Aim of the exercise
Within the records below is a range that opens at the line with "worst r2r dst: state_q[0] (unchanged)" and closes at the line with "vias in the". Return that range word for word, both ends included, and only that range.

*** Information given ***

### src/rtl/chronos_arb_pkg.sv
// Shared types and constants for the fetch/data memory arbiter.
// Latency: n/a (declarations only).
// Backpressure: n/a (declarations only).
package chronos_arb_pkg;

    localparam int XLEN = 32;

    typedef enum logic [1:0] {
        IDLE  = 2'd0,
        ISSUE = 2'd1,
        WAIT  = 2'd2,
        RESP  = 2'd3
    } state_t;

    typedef enum logic {
        OWN_IF = 1'b0,
        OWN_D  = 1'b1
    } owner_t;

endpackage
**src/rtl/crc_pkg.sv**
```systemverilog
// Shared CRC definitions: FSM state type, generic helper functions and
// presets for the common CRC-16/CRC-32 variants.
package crc_pkg;

    typedef enum logic {
        IDLE = 1'b0,
        RUN  = 1'b1
    } crc_state_e;

    typedef struct packed {
        logic [5:0]  width;
        logic [31:0] poly;
        logic [31:0] init;
        logic        refin;
        logic        refout;
        logic [31:0] xorout;
        logic [31:0] residue;
    } crc_preset_t;

    localparam crc_preset_t CRC16_XMODEM      = '{6'd16, 32'h0000_1021, 32'h0000_0000, 1'b0, 1'b0, 32'h0000_0000, 32'h0000_0000};
    localparam crc_preset_t CRC16_CCITT_FALSE = '{6'd16, 32'h0000_1021, 32'h0000_FFFF, 1'b0, 1'b0, 32'h0000_0000, 32'h0000_0000};
    localparam crc_preset_t CRC16_KERMIT      = '{6'd16, 32'h0000_1021, 32'h0000_0000, 1'b1, 1'b1, 32'h0000_0000, 32'h0000_0000};
    localparam crc_preset_t CRC32_ETH         = '{6'd32, 32'h04C1_1DB7, 32'hFFFF_FFFF, 1'b1, 1'b1, 32'hFFFF_FFFF, 32'hC704_DD7B};

    // Fold the low data_w bits of data (MSB first) into the low crc_w bits of crc.
    function automatic logic [31:0] crc_step(input logic [31:0] crc, input logic [63:0] data,
                                             input logic [31:0] poly, input int crc_w, input int data_w);
        logic [31:0] c;
        logic [31:0] mask;
        logic        fb;
        mask = (crc_w >= 32) ? 32'hFFFF_FFFF : ((32'h1 << crc_w) - 32'h1);
        c    = crc & mask;
        for (int i = 63; i >= 0; i--) begin
            if (i < data_w) begin
                fb = c[crc_w-1] ^ data[i];
                c  = (c << 1) & mask;
                if (fb) c = c ^ (poly & mask);
            end
        end
        return c;
    endfunction

    // Reverse the low w bits of v; upper bits of the result are zero.
    function automatic logic [63:0] bit_rev(input logic [63:0] v, input int w);
        logic [63:0] r;
        r = '0;
        for (int i = 0; i < 64; i++) begin
            if (i < w) r[i] = v[w-1-i];
        end
        return r;
    endfunction

endpackage

```
**src/rtl/crc_step_comb.sv**
```systemverilog
// Purely combinational CRC fold of one DATA_W-bit word, MSB first.
module crc_step_comb
    import crc_pkg::*;
#(
    parameter int               DATA_W = 16,
    parameter int               CRC_W  = 16,
    parameter logic [CRC_W-1:0] POLY   = 16'h1021
) (
    input  logic [CRC_W-1:0]  crc_in,
    input  logic [DATA_W-1:0] data,
    output logic [CRC_W-1:0]  crc_out
);

    logic [CRC_W-1:0] acc;
    logic             fb;

    // Shift every data bit through the LFSR in a single cycle.
    always_comb begin
        acc = crc_in;
        fb  = 1'b0;
        for (int i = DATA_W - 1; i >= 0; i--) begin
            fb  = acc[CRC_W-1] ^ data[i];
            acc = {acc[CRC_W-2:0], 1'b0};
            if (fb) acc = acc ^ POLY;
        end
        crc_out = acc;
    end

endmodule

```
**src/rtl/crc_stream_engine.sv**
```systemverilog
// Streaming CRC generator/checker with frame delimiting, one result slot
// and valid/ready handshakes on both the beat input and the result output.
//
// Handshakes: a transfer happens on a clk_in edge where valid & ready are
// both high; valid never waits for ready, and a producer holding valid keeps
// its payload stable until the transfer. in_ready depends only on rst,
// out_valid and out_ready, so the result slot frees and refills in one edge.
module crc_stream_engine
    import crc_pkg::*;
#(
    parameter int          DATA_W  = 16,
    parameter int          CRC_W   = 16,
    parameter logic [31:0] POLY    = 32'h0000_1021,
    parameter logic [31:0] INIT    = 32'h0000_0000,
    parameter bit          REFIN   = 1'b0,
    parameter bit          REFOUT  = 1'b0,
    parameter logic [31:0] XOROUT  = 32'h0000_0000,
    parameter logic [31:0] RESIDUE = 32'h0000_0000
) (
    input  logic              clk_in,
    input  logic              rst,
    input  logic              in_valid,
    output logic              in_ready,
    input  logic [DATA_W-1:0] in_data,
    input  logic              in_last,
    input  logic              chk_mode,
    output logic              out_valid,
    input  logic              out_ready,
    output logic [CRC_W-1:0]  out_crc,
    output logic              out_match,
    output crc_state_e        dbg_state
);

    localparam logic [CRC_W-1:0] POLY_C    = POLY[CRC_W-1:0];
    localparam logic [CRC_W-1:0] INIT_C    = INIT[CRC_W-1:0];
    localparam logic [CRC_W-1:0] XOROUT_C  = XOROUT[CRC_W-1:0];
    localparam logic [CRC_W-1:0] RESIDUE_C = RESIDUE[CRC_W-1:0];

    crc_state_e        state_q;
    logic [CRC_W-1:0]  crc_q;
    logic              chk_q;
    logic [DATA_W-1:0] data_eff;
    logic [CRC_W-1:0]  crc_base;
    logic [CRC_W-1:0]  crc_next;
    logic [CRC_W-1:0]  raw_rev;
    logic [CRC_W-1:0]  crc_final;
    logic              chk_eff;
    logic              accept;

    assign in_ready  = !rst && (!out_valid || out_ready);
    assign accept    = in_valid && in_ready;
    assign dbg_state = state_q;

    // A frame's first beat always starts from INIT and takes chk_mode live.
    assign crc_base = (state_q == IDLE) ? INIT_C : crc_q;
    assign chk_eff  = (state_q == IDLE) ? chk_mode : chk_q;

    // Optional input reflection of the whole word.
    always_comb begin
        data_eff = in_data;
        if (REFIN) begin
            for (int i = 0; i < DATA_W; i++) data_eff[i] = in_data[DATA_W-1-i];
        end
    end

    crc_step_comb #(
        .DATA_W (DATA_W),
        .CRC_W  (CRC_W),
        .POLY   (POLY_C)
    ) u_step (
        .crc_in  (crc_base),
        .data    (data_eff),
        .crc_out (crc_next)
    );

    // Output reflection and final XOR, applied to the raw register value.
    always_comb begin
        for (int i = 0; i < CRC_W; i++) raw_rev[i] = crc_next[CRC_W-1-i];
        crc_final = (REFOUT ? raw_rev : crc_next) ^ XOROUT_C;
    end

    // Frame FSM, running CRC register and the held result slot.
    always_ff @(posedge clk_in) begin
        if (rst) begin
            state_q   <= IDLE;
            crc_q     <= INIT_C;
            chk_q     <= 1'b0;
            out_valid <= 1'b0;
            out_crc   <= '0;
            out_match <= 1'b0;
        end else begin
            if (out_valid && out_ready) out_valid <= 1'b0;
            if (accept) begin
                if (in_last) begin
                    out_valid <= 1'b1;
                    out_crc   <= crc_final;
                    out_match <= chk_eff && (crc_next == RESIDUE_C);
                    state_q   <= IDLE;
                    crc_q     <= INIT_C;
                end else begin
                    state_q <= RUN;
                    crc_q   <= crc_next;
                    if (state_q == IDLE) chk_q <= chk_mode;
                end
            end
        end
    end

endmodule

```
$ cat config.mk
export PLATFORM = sky130hd
export DESIGN_NAME = ahb_slave_if
export DESIGN_NICKNAME = d
export VERILOG_FILES = /design/src/rtl/ahb_slave_if.sv
export SDC_FILE = /design/constraint.sdc
export NUM_CORES = 1
export LEC_CHECK = 0
export BUFFER_PORTS_ARGS = -buffer_cell sky130_fd_sc_hd__buf_2
export CAP_MARGIN = 15
export CORE_ASPECT_RATIO = 0.5
export CORE_MARGIN = 10
export CORE_UTILIZATION = 33
export CTS_CLUSTER_SIZE = 16
export DETAILED_ROUTE_END_ITERATION = 6
export PLACE_DENSITY_LB_ADDON = 0.25
export SLEW_MARGIN = 10
export SYNTH_ARGS = -nofsm -noshare
export SYNTH_HDL_FRONTEND = slang
export SYNTH_SLANG_ARGS = --single-unit
$ cat constraint.sdc
create_clock -name hclk -period 1.6 [get_ports hclk]
set_clock_uncertainty 0.2 [all_clocks]
set_input_delay 0.08 -clock hclk [delete_from_list [all_inputs] [get_ports hclk]]
set_output_delay 0.08 -clock hclk [all_outputs]
set_load 0.02 [all_outputs]
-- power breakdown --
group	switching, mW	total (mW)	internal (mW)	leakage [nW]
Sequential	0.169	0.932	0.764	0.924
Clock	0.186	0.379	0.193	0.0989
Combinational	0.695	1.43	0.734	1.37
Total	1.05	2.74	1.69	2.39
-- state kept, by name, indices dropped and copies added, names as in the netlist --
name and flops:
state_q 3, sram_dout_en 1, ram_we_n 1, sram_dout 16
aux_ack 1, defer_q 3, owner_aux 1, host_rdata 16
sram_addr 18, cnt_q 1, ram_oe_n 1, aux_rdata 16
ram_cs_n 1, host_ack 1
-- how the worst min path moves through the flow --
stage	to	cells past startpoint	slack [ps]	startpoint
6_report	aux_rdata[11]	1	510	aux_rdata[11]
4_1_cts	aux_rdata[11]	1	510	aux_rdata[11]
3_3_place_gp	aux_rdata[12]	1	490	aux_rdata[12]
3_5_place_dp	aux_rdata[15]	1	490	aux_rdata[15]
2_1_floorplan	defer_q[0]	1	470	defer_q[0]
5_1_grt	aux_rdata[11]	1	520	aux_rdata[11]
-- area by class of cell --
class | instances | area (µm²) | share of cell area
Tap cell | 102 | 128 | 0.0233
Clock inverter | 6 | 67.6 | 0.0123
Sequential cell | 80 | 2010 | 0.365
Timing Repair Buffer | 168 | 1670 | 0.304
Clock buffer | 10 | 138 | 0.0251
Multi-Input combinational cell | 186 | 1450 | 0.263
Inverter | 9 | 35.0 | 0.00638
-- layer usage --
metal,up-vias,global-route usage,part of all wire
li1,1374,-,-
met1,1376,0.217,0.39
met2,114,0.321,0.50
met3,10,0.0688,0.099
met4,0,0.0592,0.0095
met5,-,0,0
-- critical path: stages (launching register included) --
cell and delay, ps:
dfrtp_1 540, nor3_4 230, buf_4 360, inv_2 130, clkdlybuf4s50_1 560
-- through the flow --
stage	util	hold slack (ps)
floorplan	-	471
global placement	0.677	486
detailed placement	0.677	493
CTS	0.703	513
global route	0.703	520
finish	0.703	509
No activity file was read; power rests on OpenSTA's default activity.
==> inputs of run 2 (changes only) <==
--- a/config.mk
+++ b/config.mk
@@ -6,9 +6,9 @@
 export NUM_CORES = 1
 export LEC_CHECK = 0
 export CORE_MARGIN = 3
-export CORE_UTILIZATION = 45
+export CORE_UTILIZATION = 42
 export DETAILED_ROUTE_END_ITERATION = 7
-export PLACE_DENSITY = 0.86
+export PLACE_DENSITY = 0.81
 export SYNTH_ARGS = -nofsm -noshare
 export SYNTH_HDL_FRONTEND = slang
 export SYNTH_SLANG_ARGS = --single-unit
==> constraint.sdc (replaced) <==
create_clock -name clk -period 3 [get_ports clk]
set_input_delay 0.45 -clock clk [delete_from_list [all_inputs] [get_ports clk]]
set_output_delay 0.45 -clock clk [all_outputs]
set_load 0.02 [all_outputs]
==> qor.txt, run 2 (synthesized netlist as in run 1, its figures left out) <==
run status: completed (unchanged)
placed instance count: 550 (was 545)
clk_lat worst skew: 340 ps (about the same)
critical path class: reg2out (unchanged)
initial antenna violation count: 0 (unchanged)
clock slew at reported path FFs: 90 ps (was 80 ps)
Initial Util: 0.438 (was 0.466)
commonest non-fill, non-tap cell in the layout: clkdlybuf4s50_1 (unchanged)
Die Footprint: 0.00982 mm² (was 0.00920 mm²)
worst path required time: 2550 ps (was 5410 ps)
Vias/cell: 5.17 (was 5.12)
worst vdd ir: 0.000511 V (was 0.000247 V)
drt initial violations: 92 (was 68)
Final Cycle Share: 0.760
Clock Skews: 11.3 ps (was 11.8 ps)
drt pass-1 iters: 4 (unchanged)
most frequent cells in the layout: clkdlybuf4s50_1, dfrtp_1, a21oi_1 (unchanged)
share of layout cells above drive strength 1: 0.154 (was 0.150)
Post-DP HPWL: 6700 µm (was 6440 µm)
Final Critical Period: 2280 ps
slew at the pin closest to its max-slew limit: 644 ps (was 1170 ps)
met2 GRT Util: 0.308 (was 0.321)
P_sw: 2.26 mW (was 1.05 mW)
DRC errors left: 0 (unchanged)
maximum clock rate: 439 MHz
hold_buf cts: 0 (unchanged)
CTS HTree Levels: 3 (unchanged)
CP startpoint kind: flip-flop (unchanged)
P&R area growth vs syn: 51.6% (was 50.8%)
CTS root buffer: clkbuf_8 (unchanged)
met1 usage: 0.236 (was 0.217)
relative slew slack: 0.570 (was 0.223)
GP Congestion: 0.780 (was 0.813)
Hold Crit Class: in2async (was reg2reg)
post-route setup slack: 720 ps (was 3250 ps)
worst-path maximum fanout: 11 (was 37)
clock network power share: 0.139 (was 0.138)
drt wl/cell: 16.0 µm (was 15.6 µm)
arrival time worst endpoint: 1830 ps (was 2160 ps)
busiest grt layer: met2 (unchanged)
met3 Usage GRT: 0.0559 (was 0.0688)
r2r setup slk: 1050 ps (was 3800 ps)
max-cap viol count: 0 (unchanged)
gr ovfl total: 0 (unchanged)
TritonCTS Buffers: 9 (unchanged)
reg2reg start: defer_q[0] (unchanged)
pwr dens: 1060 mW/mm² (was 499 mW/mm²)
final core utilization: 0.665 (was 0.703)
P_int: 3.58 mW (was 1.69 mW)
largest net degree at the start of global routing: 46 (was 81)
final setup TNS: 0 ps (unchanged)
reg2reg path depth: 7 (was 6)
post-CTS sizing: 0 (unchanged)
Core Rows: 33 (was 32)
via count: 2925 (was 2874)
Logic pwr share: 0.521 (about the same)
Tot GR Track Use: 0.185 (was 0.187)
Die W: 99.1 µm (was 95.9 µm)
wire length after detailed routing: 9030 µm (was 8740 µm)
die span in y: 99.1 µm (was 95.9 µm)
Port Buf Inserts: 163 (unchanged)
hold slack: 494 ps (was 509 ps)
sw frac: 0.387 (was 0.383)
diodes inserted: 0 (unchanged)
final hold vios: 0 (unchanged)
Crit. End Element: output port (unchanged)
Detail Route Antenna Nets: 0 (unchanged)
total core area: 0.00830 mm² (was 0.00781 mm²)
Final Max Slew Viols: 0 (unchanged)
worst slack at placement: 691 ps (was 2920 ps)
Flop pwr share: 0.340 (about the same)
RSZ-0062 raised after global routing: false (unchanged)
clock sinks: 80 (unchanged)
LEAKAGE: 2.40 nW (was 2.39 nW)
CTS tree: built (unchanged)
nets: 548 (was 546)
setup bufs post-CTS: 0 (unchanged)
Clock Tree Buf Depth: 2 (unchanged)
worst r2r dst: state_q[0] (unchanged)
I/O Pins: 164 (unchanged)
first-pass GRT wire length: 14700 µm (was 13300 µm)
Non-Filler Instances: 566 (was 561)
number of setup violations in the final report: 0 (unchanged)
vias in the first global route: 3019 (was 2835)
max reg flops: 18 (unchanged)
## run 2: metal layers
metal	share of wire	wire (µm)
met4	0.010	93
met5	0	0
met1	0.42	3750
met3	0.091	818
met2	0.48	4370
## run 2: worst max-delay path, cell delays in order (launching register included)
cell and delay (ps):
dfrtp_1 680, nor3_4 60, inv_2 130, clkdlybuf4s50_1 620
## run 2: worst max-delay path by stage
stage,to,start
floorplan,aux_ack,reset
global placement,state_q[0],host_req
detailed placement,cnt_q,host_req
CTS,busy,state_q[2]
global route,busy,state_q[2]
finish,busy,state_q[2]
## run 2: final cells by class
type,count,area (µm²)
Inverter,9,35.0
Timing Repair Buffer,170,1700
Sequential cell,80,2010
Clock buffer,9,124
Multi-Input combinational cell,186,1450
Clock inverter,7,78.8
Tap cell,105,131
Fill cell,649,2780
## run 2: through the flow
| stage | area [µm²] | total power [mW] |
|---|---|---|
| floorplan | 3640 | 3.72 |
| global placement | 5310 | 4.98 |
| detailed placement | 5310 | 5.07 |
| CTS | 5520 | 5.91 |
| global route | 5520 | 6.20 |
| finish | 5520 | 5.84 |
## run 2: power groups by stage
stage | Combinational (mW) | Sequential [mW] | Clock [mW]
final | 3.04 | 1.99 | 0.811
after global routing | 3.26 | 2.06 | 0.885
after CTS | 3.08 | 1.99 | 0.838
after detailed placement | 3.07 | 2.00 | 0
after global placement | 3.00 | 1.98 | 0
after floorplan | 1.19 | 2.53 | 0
==> src/rtl/fpu_pkg.sv <==
// Shared constants and helpers for the floating-point adder datapath.
//   SINGLE_FRAC_W / DOUBLE_FRAC_W : fraction widths with hidden bit
//   GRS_W                         : guard/round/sticky extension width
//   calc_rw()                     : result width (fraction + GRS + carry bit)
package fpu_pkg;

  localparam int SINGLE_FRAC_W = 24;
  localparam int DOUBLE_FRAC_W = 53;
  localparam int GRS_W         = 3;

  function automatic int calc_rw(input int frac_w, input int grs_w);
    return frac_w + grs_w + 1;
  endfunction

endpackage

==> src/rtl/fadd_frac_alu.sv <==
// Combinational fraction add/subtract with magnitude output.
//   op_sub_i     : 1 = large - small, 0 = large + small
//   large_frac_i : larger-magnitude fraction, hidden bit included
//   small_frac_i : aligned smaller fraction carrying GRS bits
//   mag_o        : result magnitude, MSB is the carry-out position
//   carry_o      : mag_o MSB set
//   zero_o       : result exactly zero
//   neg_o        : raw difference was negative, mag_o is its negation
module fadd_frac_alu #(
  parameter int FRAC_W = fpu_pkg::SINGLE_FRAC_W,
  parameter int GRS_W  = fpu_pkg::GRS_W
) (
  input  logic                      op_sub_i,
  input  logic [FRAC_W-1:0]         large_frac_i,
  input  logic [FRAC_W+GRS_W-1:0]   small_frac_i,
  output logic [FRAC_W+GRS_W:0]     mag_o,
  output logic                      carry_o,
  output logic                      zero_o,
  output logic                      neg_o
);

  localparam int RW = fpu_pkg::calc_rw(FRAC_W, GRS_W);

  logic [RW:0]   large_ext;
  logic [RW:0]   small_ext;
  logic [RW:0]   raw;
  logic [RW-1:0] raw_neg;

  // One spare bit above the carry position acts as the sign of a subtraction.
  assign large_ext = {2'b00, large_frac_i, {GRS_W{1'b0}}};
  assign small_ext = {2'b00, small_frac_i};

  assign raw     = op_sub_i ? (large_ext - small_ext) : (large_ext + small_ext);
  assign raw_neg = ~raw[RW-1:0] + {{(RW-1){1'b0}}, 1'b1};

  // An add can never set the sign bit, so gating with op_sub_i is only for clarity.
  assign neg_o   = op_sub_i & raw[RW];
  assign mag_o   = neg_o ? raw_neg : raw[RW-1:0];
  assign carry_o = mag_o[RW-1];
  assign zero_o  = (mag_o == '0);

endmodule
**src/rtl/cpu_pkg.sv**
```systemverilog
// Shared definitions for the MIPS-subset core: fetch FSM states, instruction
// field positions and the opcodes that fetch and control both need.
package cpu_pkg;

  typedef enum logic [1:0] {
    IF_IDLE  = 2'd0,
    IF_FETCH = 2'd1,
    IF_HOLD  = 2'd2
  } if_state_t;

  localparam int OP_MSB  = 31;
  localparam int OP_LSB  = 26;
  localparam int RS_MSB  = 25;
  localparam int RS_LSB  = 21;
  localparam int RT_MSB  = 20;
  localparam int RT_LSB  = 16;
  localparam int RD_MSB  = 15;
  localparam int RD_LSB  = 11;
  localparam int FUN_MSB = 5;
  localparam int FUN_LSB = 0;
  localparam int IMM_MSB = 15;
  localparam int IMM_LSB = 0;

  localparam logic [5:0] OP_RTYPE = 6'b000000;
  localparam logic [5:0] OP_BEQ   = 6'b000100;

  // Branch displacement in bytes: sign-extended word offset shifted left by two.
  function automatic logic [31:0] branch_offset(input logic [15:0] imm16);
    return {{14{imm16[15]}}, imm16, 2'b00};
  endfunction

endpackage

```
**src/rtl/instr_fetch_if.sv**
```systemverilog
// Request/ready bus between the fetch stage (master) and instruction memory (slave).
interface instr_fetch_if;
  logic        imem_req;
  logic [31:0] imem_addr;
  logic        imem_ready;
  logic [31:0] imem_rdata;

  modport master (output imem_req, imem_addr, input imem_ready, imem_rdata);
  modport slave  (input imem_req, imem_addr, output imem_ready, imem_rdata);
endinterface

```
**src/rtl/npc_logic.sv**
```systemverilog
// Combinational next-PC: sequential PC+4 or PC+4 plus the branch displacement.
module npc_logic
  import cpu_pkg::*;
(
  input  logic [31:0] pc,
  input  logic [15:0] imm16,
  input  logic        nPC_sel,
  output logic [31:0] next_pc
);

  logic [31:0] seq_pc;

  assign seq_pc  = pc + 32'd4;
  assign next_pc = nPC_sel ? (seq_pc + branch_offset(imm16)) : seq_pc;

endmodule

```
**src/rtl/instr_fetch.sv**
```systemverilog
// Instruction fetch stage: owns the PC, fetches one word per instruction over
// the imem bus, holds it for decode, and commits the next PC on advance.
module instr_fetch
  import cpu_pkg::*;
#(
  parameter logic [31:0] RESET_PC = 32'h0040_0000
)(
  input  logic          clk,
  input  logic          reset,
  instr_fetch_if.master imem,
  input  logic          advance,
  input  logic          nPC_sel,
  output logic          instr_valid,
  output logic [31:0]   instr,
  output logic [31:0]   pc,
  output logic [5:0]    op,
  output logic [4:0]    rs,
  output logic [4:0]    rt,
  output logic [4:0]    rd,
  output logic [5:0]    fun,
  output logic [15:0]   imm16
);

  if_state_t   state;
  logic [31:0] next_pc;

  npc_logic u_npc (
    .pc      (pc),
    .imm16   (imm16),
    .nPC_sel (nPC_sel),
    .next_pc (next_pc)
  );

  // Request is decoded from the state register only, so imem_ready never
  // reaches imem_req/imem_addr combinationally.
  assign imem.imem_req  = (state == IF_FETCH);
  assign imem.imem_addr = pc;

  assign op    = instr[OP_MSB:OP_LSB];
  assign rs    = instr[RS_MSB:RS_LSB];
  assign rt    = instr[RT_MSB:RT_LSB];
  assign rd    = instr[RD_MSB:RD_LSB];
  assign fun   = instr[FUN_MSB:FUN_LSB];
  assign imm16 = instr[IMM_MSB:IMM_LSB];

  always_ff @(posedge clk or posedge reset) begin
    if (reset) begin
      state       <= IF_IDLE;
      pc          <= RESET_PC;
      instr       <= '0;
      instr_valid <= 1'b0;
    end else begin
      case (state)
        IF_IDLE: state <= IF_FETCH;
        IF_FETCH: begin
          if (imem.imem_ready) begin
            instr       <= imem.imem_rdata;
            instr_valid <= 1'b1;
            state       <= IF_HOLD;
          end
        end
        IF_HOLD: begin
          if (advance) begin
            pc          <= next_pc;
            instr_valid <= 1'b0;
            state       <= IF_FETCH;
          end
        end
        default: state <= IF_IDLE;
      endcase
    end
  end

endmodule

```
**src/flat_wrapper.sv**
```systemverilog
// flat-port wrapper written by rule: the top's interface ports become plain ports
module instr_fetch_flat import cpu_pkg::*;
#(
  parameter logic [31:0] RESET_PC = 32'h0040_0000
)
  (clk, reset, advance, nPC_sel, instr_valid, instr, pc, op, rs, rt, rd, fun, imm16, imem_imem_req, imem_imem_addr, imem_imem_ready, imem_imem_rdata);
  instr_fetch_if imem_i ();
  input  logic clk;
  input  logic reset;
  input  logic advance;
  input  logic nPC_sel;
  output logic instr_valid;
  output logic [31:0] instr;
  output logic [31:0] pc;
  output logic [5:0] op;
  output logic [4:0] rs;
  output logic [4:0] rt;
  output logic [4:0] rd;
  output logic [5:0] fun;
  output logic [15:0] imm16;
  output wire logic [$bits(imem_i.imem_req)-1:0] imem_imem_req;
  output wire logic [$bits(imem_i.imem_addr)-1:0] imem_imem_addr;
  input wire logic [$bits(imem_i.imem_ready)-1:0] imem_imem_ready;
  input wire logic [$bits(imem_i.imem_rdata)-1:0] imem_imem_rdata;
  assign imem_imem_req = imem_i.imem_req;
  assign imem_imem_addr = imem_i.imem_addr;
  assign imem_i.imem_ready = imem_imem_ready;
  assign imem_i.imem_rdata = imem_imem_rdata;
  instr_fetch #(.RESET_PC(RESET_PC)) u_core (.clk(clk), .reset(reset), .imem(imem_i), .advance(advance), .nPC_sel(nPC_sel), .instr_valid(instr_valid), .instr(instr), .pc(pc), .op(op), .rs(rs), .rt(rt), .rd(rd), .fun(fun), .imm16(imm16));
endmodule
```
==> config.mk <==
export PLATFORM = sky130hd
export DESIGN_NAME = audio_pwm_dac
export DESIGN_NICKNAME = d
export VERILOG_FILES = /design/src/rtl/audio_pwm_dac.sv
export SDC_FILE = /design/constraint.sdc
export NUM_CORES = 1
export LEC_CHECK = 0
export BUFFER_PORTS_ARGS = -buffer_cell sky130_fd_sc_hd__buf_2
export CORE_ASPECT_RATIO = 1.4
export CORE_UTILIZATION = 62
export CTS_BUF_LIST = sky130_fd_sc_hd__clkbuf_8
export DETAILED_ROUTE_END_ITERATION = 8
export HOLD_SLACK_MARGIN = 0.08
export PLACE_DENSITY = 0.82
export RECOVER_POWER = 25
export SYNTH_ARGS = -nofsm -noshare
export SYNTH_HDL_FRONTEND = slang
export SYNTH_SLANG_ARGS = --single-unit
==> constraint.sdc <==
create_clock -name clk -period 3.1 [get_ports clk]
set_input_delay 0 -clock clk [delete_from_list [all_inputs] [get_ports clk]]
set_output_delay 0 -clock clk [all_outputs]
set_load 0.05 [all_outputs]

*** End of Information given ***

Completed exercise
worst r2r dst: state_q[0] (unchanged)
I/O Pins: 164 (unchanged)
first-pass GRT wire length: 14700 µm (was 13300 µm)
Non-Filler Instances: 566 (was 561)
number of setup violations in the final report: 0 (unchanged)
vias in the first global route: 3019 (was 2835)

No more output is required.